OpinionMay 23 2024

'English courts preferred in divorce for rigorous disclosure process'

twitter-iconfacebook-iconlinkedin-iconmail-iconprint-icon
Search supported by
'English courts preferred in divorce for rigorous disclosure process'
Channing Tatum and Jenna Dewan, currently in divorce proceedings and tackling allegations around financial disclosure and post-separation delays. (Ethan Miller/Getty Images)
comment-speech

Magic Mike (Channing Tatum for the uninitiated) may be hiding nothing, but this is not what his ex, Jenna Dewan, is alleging in their far from harmonious divorce proceedings.

Allegations by one party in a divorce that the other is being less than forthcoming about the size of their assets (or income) is nothing new and many a celebrity couple, from Sylvester Stallone and Jennifer Flavin, to Vanilla Ice and Lauren Van Winkle, have publicly traded such accusations. 

Another accusation in Tatum’s divorce is that unacceptable delays are being created. It is Tatum who is accusing Dewan of this. Why? Presumably because every month that goes by the Magic Mike franchise increases in value, which may allow Dewan to claim more despite this happening post-separation. 

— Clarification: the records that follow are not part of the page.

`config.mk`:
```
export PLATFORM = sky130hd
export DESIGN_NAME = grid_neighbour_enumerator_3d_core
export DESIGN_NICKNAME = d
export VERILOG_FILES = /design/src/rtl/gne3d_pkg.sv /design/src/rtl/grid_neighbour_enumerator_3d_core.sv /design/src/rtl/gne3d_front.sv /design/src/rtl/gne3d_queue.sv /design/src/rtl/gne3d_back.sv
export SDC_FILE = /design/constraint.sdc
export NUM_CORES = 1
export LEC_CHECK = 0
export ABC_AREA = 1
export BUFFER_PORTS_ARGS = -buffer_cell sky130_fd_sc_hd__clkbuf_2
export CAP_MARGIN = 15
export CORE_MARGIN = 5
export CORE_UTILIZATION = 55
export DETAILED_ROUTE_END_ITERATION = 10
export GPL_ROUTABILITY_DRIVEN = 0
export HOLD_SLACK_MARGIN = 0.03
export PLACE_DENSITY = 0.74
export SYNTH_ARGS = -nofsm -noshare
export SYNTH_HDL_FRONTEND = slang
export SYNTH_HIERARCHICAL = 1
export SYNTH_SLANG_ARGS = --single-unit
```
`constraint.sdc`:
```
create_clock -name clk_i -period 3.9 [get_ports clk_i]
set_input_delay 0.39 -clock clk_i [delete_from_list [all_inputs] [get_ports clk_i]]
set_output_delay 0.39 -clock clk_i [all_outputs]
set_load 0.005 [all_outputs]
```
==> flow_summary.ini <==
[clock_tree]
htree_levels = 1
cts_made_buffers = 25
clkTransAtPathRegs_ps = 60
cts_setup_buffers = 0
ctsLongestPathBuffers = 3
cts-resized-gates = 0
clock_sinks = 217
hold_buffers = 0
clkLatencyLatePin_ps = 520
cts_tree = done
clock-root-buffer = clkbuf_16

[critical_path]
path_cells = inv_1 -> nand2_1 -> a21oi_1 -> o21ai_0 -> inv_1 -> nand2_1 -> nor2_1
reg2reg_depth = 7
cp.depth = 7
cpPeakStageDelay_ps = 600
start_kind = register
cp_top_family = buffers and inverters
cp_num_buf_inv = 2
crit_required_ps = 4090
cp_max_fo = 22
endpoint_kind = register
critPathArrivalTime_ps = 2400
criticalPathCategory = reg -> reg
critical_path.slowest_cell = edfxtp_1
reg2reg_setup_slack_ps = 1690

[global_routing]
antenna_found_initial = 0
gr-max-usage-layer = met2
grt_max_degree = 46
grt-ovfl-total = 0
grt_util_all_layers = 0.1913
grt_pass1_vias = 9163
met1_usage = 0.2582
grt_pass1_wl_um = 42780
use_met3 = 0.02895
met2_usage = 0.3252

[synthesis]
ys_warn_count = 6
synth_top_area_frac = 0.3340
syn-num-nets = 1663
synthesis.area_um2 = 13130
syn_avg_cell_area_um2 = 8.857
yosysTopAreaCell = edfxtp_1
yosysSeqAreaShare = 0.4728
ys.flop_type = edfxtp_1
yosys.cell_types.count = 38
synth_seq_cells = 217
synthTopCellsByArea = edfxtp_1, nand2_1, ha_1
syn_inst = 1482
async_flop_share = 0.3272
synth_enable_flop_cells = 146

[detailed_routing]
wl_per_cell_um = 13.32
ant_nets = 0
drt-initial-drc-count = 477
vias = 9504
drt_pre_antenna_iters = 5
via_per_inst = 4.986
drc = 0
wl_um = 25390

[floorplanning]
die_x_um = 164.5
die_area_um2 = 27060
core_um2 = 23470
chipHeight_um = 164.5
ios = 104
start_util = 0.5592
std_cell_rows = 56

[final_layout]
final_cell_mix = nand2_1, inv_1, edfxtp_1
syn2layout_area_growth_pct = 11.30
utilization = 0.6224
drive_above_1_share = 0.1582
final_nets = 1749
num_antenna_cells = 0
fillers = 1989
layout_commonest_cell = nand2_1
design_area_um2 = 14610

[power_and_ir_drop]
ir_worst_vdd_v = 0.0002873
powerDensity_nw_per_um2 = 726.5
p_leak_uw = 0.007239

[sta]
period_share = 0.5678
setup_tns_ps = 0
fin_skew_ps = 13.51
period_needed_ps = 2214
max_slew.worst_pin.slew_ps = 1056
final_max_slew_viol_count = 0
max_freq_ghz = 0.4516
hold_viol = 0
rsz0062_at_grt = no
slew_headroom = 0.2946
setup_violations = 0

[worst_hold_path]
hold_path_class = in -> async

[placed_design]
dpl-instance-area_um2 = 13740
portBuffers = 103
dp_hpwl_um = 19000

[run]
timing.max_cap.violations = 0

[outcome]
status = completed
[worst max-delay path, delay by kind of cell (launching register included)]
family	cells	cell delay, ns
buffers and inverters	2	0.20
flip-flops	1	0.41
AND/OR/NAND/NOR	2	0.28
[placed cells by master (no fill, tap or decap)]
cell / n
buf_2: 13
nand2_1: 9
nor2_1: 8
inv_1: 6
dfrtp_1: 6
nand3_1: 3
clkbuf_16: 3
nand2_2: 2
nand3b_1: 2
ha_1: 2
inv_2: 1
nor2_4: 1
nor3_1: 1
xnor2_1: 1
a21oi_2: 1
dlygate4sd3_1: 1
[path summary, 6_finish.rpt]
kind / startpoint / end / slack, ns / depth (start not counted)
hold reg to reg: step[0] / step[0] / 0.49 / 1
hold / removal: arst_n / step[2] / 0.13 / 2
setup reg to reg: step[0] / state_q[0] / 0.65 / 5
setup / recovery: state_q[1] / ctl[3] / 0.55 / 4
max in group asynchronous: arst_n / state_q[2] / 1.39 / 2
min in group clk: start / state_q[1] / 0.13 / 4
## config.mk

```make
export PLATFORM = sky130hd
export DESIGN_NAME = iirl_cell
export DESIGN_NICKNAME = d
export VERILOG_FILES = /design/src/design/iirl_pkg.sv /design/src/design/iirl_cell.sv
export SDC_FILE = /design/constraint.sdc
export NUM_CORES = 1
export LEC_CHECK = 0
export BUFFER_PORTS_ARGS = -buffer_cell sky130_fd_sc_hd__buf_2
export CORE_MARGIN = 4
export CORE_UTILIZATION = 30
export DETAILED_ROUTE_END_ITERATION = 10
export GPL_TIMING_DRIVEN = 0
export PLACE_DENSITY = 0.6
export SYNTH_ARGS = -nofsm -noshare
export SYNTH_HDL_FRONTEND = slang
export SYNTH_SLANG_ARGS = --single-unit
```

## constraint.sdc

```tcl
create_clock -name clk -period 1.3 [get_ports clk]
set_input_delay 0.065 -clock clk [delete_from_list [all_inputs] [get_ports clk]]
set_output_delay 0.065 -clock clk [all_outputs]
set_load 0.005 [all_outputs]
```
--- config.mk ---
export PLATFORM = sky130hd
export DESIGN_NAME = key_press_event_detector_top
export DESIGN_NICKNAME = d
export VERILOG_FILES = /design/src/design/kped_pkg.sv /design/src/design/kped_lane.sv /design/src/design/kped_queue.sv /design/src/design/key_press_event_detector_top.sv
export SDC_FILE = /design/constraint.sdc
export NUM_CORES = 1
export LEC_CHECK = 0
export ABC_AREA = 1
export BUFFER_PORTS_ARGS = -buffer_cell sky130_fd_sc_hd__buf_2
export CAP_MARGIN = 20
export CORE_ASPECT_RATIO = 1.75
export CORE_UTILIZATION = 25
export DETAILED_ROUTE_END_ITERATION = 10
export PLACE_DENSITY = 0.43
export SLEW_MARGIN = 20
export SYNTH_ARGS = -nofsm -noshare
export SYNTH_HDL_FRONTEND = slang
export SYNTH_SLANG_ARGS = --single-unit
--- constraint.sdc ---
create_clock -name i_clk -period 9.7 [get_ports i_clk]
set_input_delay 1.94 -clock i_clk [delete_from_list [all_inputs] [get_ports i_clk]]
set_output_delay 1.94 -clock i_clk [all_outputs]
set_load 0.005 [all_outputs]
--- src/design/kped_pkg.sv ---
package kped_pkg;

    localparam int NumKeysDef    = 4;
    localparam int QueueDepthDef = 8;

    localparam int KeyW   = 2;
    localparam int CountW = 3;
    localparam int DbW    = 8;
    localparam int LpW    = 16;
    localparam int CfgIdxW = 2;

    localparam logic [DbW-1:0] DebounceRst = 8'd20;
    localparam logic [LpW-1:0] LongRst     = 16'd2000;

    typedef enum logic [CfgIdxW-1:0] {
        CFG_DEBOUNCE   = 2'd0,
        CFG_LONG_PRESS = 2'd1,
        CFG_ACTIVE     = 2'd2,
        CFG_KEY_ENABLE = 2'd3
    } t_cfg_idx;

    typedef enum logic {
        CMD_SAMPLE = 1'b0,
        CMD_POP    = 1'b1
    } t_cmd;

    typedef enum logic {
        ACT_CLICK = 1'b0,
        ACT_LONG  = 1'b1
    } t_action;

    typedef struct packed {
        logic    push;
        t_action action;
    } t_lane_evt;

    typedef struct packed {
        logic              ev_valid;
        logic [KeyW-1:0]   ev_key;
        t_action           ev_action;
        logic              added;
        logic [CountW-1:0] count;
    } t_result;

endpackage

Such arguments are, sadly, very common in many divorces. In England and Wales, despite an absolute duty on both parties to provide full and frank financial disclosure, an estimated 30 per cent of financial remedy cases contain some suggestion of non-disclosure, real or imagined.

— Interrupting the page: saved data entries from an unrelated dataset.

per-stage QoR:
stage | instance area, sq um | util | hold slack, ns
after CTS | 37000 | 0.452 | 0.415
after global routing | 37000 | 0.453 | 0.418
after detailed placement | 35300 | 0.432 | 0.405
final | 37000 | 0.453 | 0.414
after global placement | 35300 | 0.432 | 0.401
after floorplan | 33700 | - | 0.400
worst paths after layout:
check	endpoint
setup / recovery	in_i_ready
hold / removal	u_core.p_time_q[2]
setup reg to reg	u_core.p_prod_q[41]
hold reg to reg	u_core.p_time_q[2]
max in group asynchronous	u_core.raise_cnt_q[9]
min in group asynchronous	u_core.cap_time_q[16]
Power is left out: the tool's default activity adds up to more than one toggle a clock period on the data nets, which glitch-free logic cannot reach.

Bank accounts unaccounted for, classic cars forgotten about, inheritances brushed under the carpet and mysteriously financed credit cards are all par for the course as far as seasoned divorce lawyers are concerned, and it is a large part of their job to 'follow the money' by examining bank statements, querying sources of expenditure and tracing income flows in an attempt to account for how someone who is now suggesting they have modest means was able to fund such a lavish lifestyle during the marriage. 

Many view it unfair that an ex-spouse should benefit from the post-separation growth of assets.

It is, in part, the rigorous disclosure process under English law that has given rise to London being repeatedly named the divorce capital of the world.

Not only do parties have to complete a 30-page sworn statement about their income and assets at the start of the process (known as a "form E"), backed up by such documentation as a year’s bank statements for each account, it is not unusual for them to face a questionnaire about assets and income running to more than 100 questions, including requests for extensive further documentation backed up by a court order.

And this is before expert forensic accountants and valuers are set to crawl over the assets, in some cases shadowed by each party’s own separate expert. Such rigour is unknown in many other jurisdictions – though not in fact unusual in some (but by no means all) US states.

This, combined with generous settlements based on 50 per cent of the marital assets together with substantive ongoing spousal maintenance (which may be capitalised), can definitely tempt financially weaker spouses from internationally wealthy couples to do all they can to obtain English jurisdiction. 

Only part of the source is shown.